# Raw data:
## src/sfp_pkg.sv

```systemverilog
// Constants for the serial flash SPI front end
package sfp_pkg;
  // ****************************************************************
  // Array geometry
  // ****************************************************************
  localparam int PAGE_COUNT = 1024;
  localparam int PAGE_IDX_W = 10;
  localparam int BYTE_OFF_W = 9;
  localparam int PAGE_BYTES_STD = 256;
  localparam int PAGE_BYTES_EXT = 264;
  localparam int SEC_BYTES = 128;
  localparam int SEC_OFF_W = 7;
  localparam int ADDR_BYTES = 3;
  localparam int OPCODE_W = 8;

  // ****************************************************************
  // Address field positions in the 24-bit address word
  // ****************************************************************
  localparam int STD_PAGE_LSB = 8;
  localparam int STD_BYTE_MSB = 7;
  localparam int EXT_PAGE_LSB = 9;
  localparam int EXT_BYTE_MSB = 8;

  // ****************************************************************
  // Opcodes handled inside the front end
  // ****************************************************************
  localparam logic [7:0] OP_ARRAY_READ = 8'h0B;
  localparam logic [7:0] OP_BUF_READ = 8'hD1;
  localparam logic [7:0] OP_BUF_WRITE = 8'h84;
  localparam logic [7:0] OP_PROGRAM = 8'h02;
  localparam logic [7:0] OP_SEC_READ = 8'h77;

  // ****************************************************************
  // Reset values
  // ****************************************************************
  localparam logic [7:0] BYTE_RST = 8'h00;
  localparam logic [23:0] ADDR_RST = 24'h000000;

  typedef enum {
    SFP_IDLE,
    SFP_OPCODE,
    SFP_ADDR,
    SFP_DATA
  } sfp_phase_e;
endpackage : sfp_pkg

```

## src/sfp_spi_port.sv

```systemverilog
// SPI slave front end of a page-erase serial flash with one page buffer
`timescale 1ns/1ps
module sfp_spi_port
  import sfp_pkg::*;
#(
  parameter int BUF_BYTES = PAGE_BYTES_EXT,
  // Arbitrary preload value, stands for the unique identifier
  parameter logic [SEC_BYTES*8-1:0] SEC_INIT = {SEC_BYTES{8'h5A}}
) (
  input wire logic clk,
  input wire logic reset_n,
  input wire logic csN,
  input wire logic sck,
  input wire logic si,
  output logic so,
  output logic soOeN,
  input wire logic pageSize264,
  input wire logic coreBusy,
  output logic [OPCODE_W-1:0] opcode,
  output logic opValid,
  output logic opEnd,
  output logic [PAGE_IDX_W-1:0] pageIndex,
  output logic [BYTE_OFF_W-1:0] byteOffset,
  output logic memRdReq,
  input wire logic [7:0] memRdData,
  output logic progStrobe,
  output logic [7:0] progData,
  output logic [PAGE_IDX_W-1:0] progPage,
  output logic [BYTE_OFF_W-1:0] progOffset,
  output logic standby
);

  // ****************************************************************
  // Edge detection
  // ****************************************************************
  logic sckPrev;
  logic csPrev;
  logic sckRise;
  logic sckFall;
  logic csFall;
  logic csRise;

  always_ff @(posedge clk) begin
    if (!reset_n) begin
      sckPrev <= 1'b0;
      csPrev <= 1'b1;
    end else begin
      sckPrev <= sck;
      csPrev <= csN;
    end
  end

  // Idle level of the clock never matters, only its edges inside a frame
  assign sckRise = !csN && !csPrev && sck && !sckPrev;
  assign sckFall = !csN && !csPrev && !sck && sckPrev;
  assign csFall = csPrev && !csN;
  assign csRise = !csPrev && csN;

  // ****************************************************************
  // Bit and byte framing
  // ****************************************************************
  sfp_phase_e phase;
  logic [2:0] bitCnt;
  logic [6:0] shiftIn;
  logic [1:0] addrCnt;
  logic [15:0] addrHi;
  logic [7:0] rxByte;
  logic [23:0] addrWord;
  logic byteDone;
  logic isArrayRd;
  logic isBufRd;
  logic isSecRd;
  logic isRead;
  logic [BYTE_OFF_W-1:0] lastOff;

  assign rxByte = {shiftIn, si};
  assign byteDone = sckRise && (bitCnt == 3'h7);
  assign addrWord = {addrHi, rxByte};
  assign isArrayRd = (opcode == OP_ARRAY_READ);
  assign isBufRd = (opcode == OP_BUF_READ);
  assign isSecRd = (opcode == OP_SEC_READ);
  assign isRead = isArrayRd || isBufRd || isSecRd;
  assign lastOff = pageSize264 ? BYTE_OFF_W'(PAGE_BYTES_EXT - 1) :
                   BYTE_OFF_W'(PAGE_BYTES_STD - 1);

  always_ff @(posedge clk) begin
    if (!reset_n) begin
      bitCnt <= 3'h0;
      shiftIn <= 7'h00;
    end else if (csFall) begin
      bitCnt <= 3'h0;
    end else if (sckRise) begin
      bitCnt <= bitCnt + 3'h1;
      shiftIn <= rxByte[6:0];
    end
  end

  always_ff @(posedge clk) begin
    if (!reset_n) begin
      phase <= SFP_IDLE;
    end else if (csRise) begin
      phase <= SFP_IDLE;
    end else if (csFall) begin
      phase <= SFP_OPCODE;
    end else if (byteDone) begin
      case (phase)
        SFP_OPCODE: phase <= SFP_ADDR;
        SFP_ADDR: begin
          if (addrCnt == 2'(ADDR_BYTES - 1)) begin
            phase <= SFP_DATA;
          end
        end
        SFP_DATA: phase <= SFP_DATA;
        default: phase <= SFP_IDLE;
      endcase
    end
  end

  always_ff @(posedge clk) begin
    if (!reset_n) begin
      opcode <= BYTE_RST;
      addrCnt <= 2'h0;
      addrHi <= 16'h0000;
    end else if (csFall) begin
      addrCnt <= 2'h0;
    end else if (byteDone && phase == SFP_OPCODE) begin
      opcode <= rxByte;
    end else if (byteDone && phase == SFP_ADDR) begin
      addrCnt <= addrCnt + 2'h1;
      addrHi <= addrWord[15:0];
    end
  end

  // ****************************************************************
  // Address decode and sequential advance
  // ****************************************************************
  logic addrDone;
  logic advance;

  assign addrDone = byteDone && phase == SFP_ADDR && addrCnt == 2'(ADDR_BYTES - 1);
  assign advance = byteDone && phase == SFP_DATA;

  always_ff @(posedge clk) begin
    if (!reset_n) begin
      pageIndex <= '0;
      byteOffset <= '0;
    end else if (addrDone) begin
      if (pageSize264) begin
        pageIndex <= addrWord[EXT_PAGE_LSB +: PAGE_IDX_W];
        byteOffset <= addrWord[EXT_BYTE_MSB:0];
      end else begin
        pageIndex <= addrWord[STD_PAGE_LSB +: PAGE_IDX_W];
        byteOffset <= {1'b0, addrWord[STD_BYTE_MSB:0]};
      end
    end else if (advance) begin
      if (byteOffset >= lastOff) begin
        byteOffset <= '0;
        // Array read rolls into the next page and wraps at the end
        if (isArrayRd) begin
          pageIndex <= pageIndex + PAGE_IDX_W'(1);
        end
      end else begin
        byteOffset <= byteOffset + BYTE_OFF_W'(1);
      end
    end
  end

  // Fetch strobe registered with the offset, high in the first cycle of the new offset
  logic fetch;
  logic rdPend;

  always_ff @(posedge clk) begin
    if (!reset_n) begin
      fetch <= 1'b0;
      opValid <= 1'b0;
    end else begin
      fetch <= (addrDone || advance) && isRead;
      opValid <= addrDone;
    end
  end

  assign memRdReq = fetch && isArrayRd;

  always_ff @(posedge clk) begin
    if (!reset_n) begin
      rdPend <= 1'b0;
    end else begin
      rdPend <= memRdReq;
    end
  end

  // ****************************************************************
  // Page buffer and security area
  // ****************************************************************
  logic [7:0] bufMem [BUF_BYTES];
  logic bufWrite;
  logic [7:0] secByte;

  assign bufWrite = advance && opcode == OP_BUF_WRITE && byteOffset < BUF_BYTES;

  always_ff @(posedge clk) begin
    if (bufWrite) begin
      bufMem[byteOffset] <= rxByte;
    end
  end

  assign secByte = SEC_INIT[{byteOffset[SEC_OFF_W-1:0], 3'h0} +: 8];

  // ****************************************************************
  // Direct program stream to the core
  // ****************************************************************
  always_ff @(posedge clk) begin
    if (!reset_n) begin
      progStrobe <= 1'b0;
      progData <= BYTE_RST;
      progPage <= '0;
      progOffset <= '0;
    end else begin
      progStrobe <= advance && opcode == OP_PROGRAM;
      if (advance && opcode == OP_PROGRAM) begin
        progData <= rxByte;
        progPage <= pageIndex;
        progOffset <= byteOffset;
      end
    end
  end

  // ****************************************************************
  // Output shifter
  // ****************************************************************
  logic [7:0] txByte;
  logic [7:0] txShift;
  logic loadPend;

  always_ff @(posedge clk) begin
    if (!reset_n) begin
      txByte <= BYTE_RST;
    end else if (rdPend) begin
      txByte <= memRdData;
    end else if (fetch && isBufRd) begin
      txByte <= (byteOffset < BUF_BYTES) ? bufMem[byteOffset] : BYTE_RST;
    end else if (fetch && isSecRd) begin
      txByte <= secByte;
    end
  end

  always_ff @(posedge clk) begin
    if (!reset_n) begin
      so <= 1'b0;
      txShift <= BYTE_RST;
      loadPend <= 1'b0;
    end else if (csFall) begin
      loadPend <= 1'b0;
    end else begin
      if (addrDone || advance) begin
        loadPend <= 1'b1;
      end else if (sckFall) begin
        loadPend <= 1'b0;
      end
      if (sckFall) begin
        if (loadPend) begin
          so <= txByte[7];
          txShift <= {txByte[6:0], 1'b0};
        end else begin
          so <= txShift[7];
          txShift <= {txShift[6:0], 1'b0};
        end
      end
    end
  end

  // Driven only inside a frame, in the data phase of a read
  assign soOeN = !(!csN && phase == SFP_DATA && isRead);

  // ****************************************************************
  // Operation end and standby
  // ****************************************************************
  always_ff @(posedge clk) begin
    if (!reset_n) begin
      opEnd <= 1'b0;
    end else begin
      opEnd <= csRise;
    end
  end

  // Busy core holds the device active after deselect
  assign standby = csN && !coreBusy;

endmodule : sfp_spi_port

```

# What is needed:
Among the lines of the listing above, count those that include the string "txShift" and give that total alone.

# Solution for this problem:
5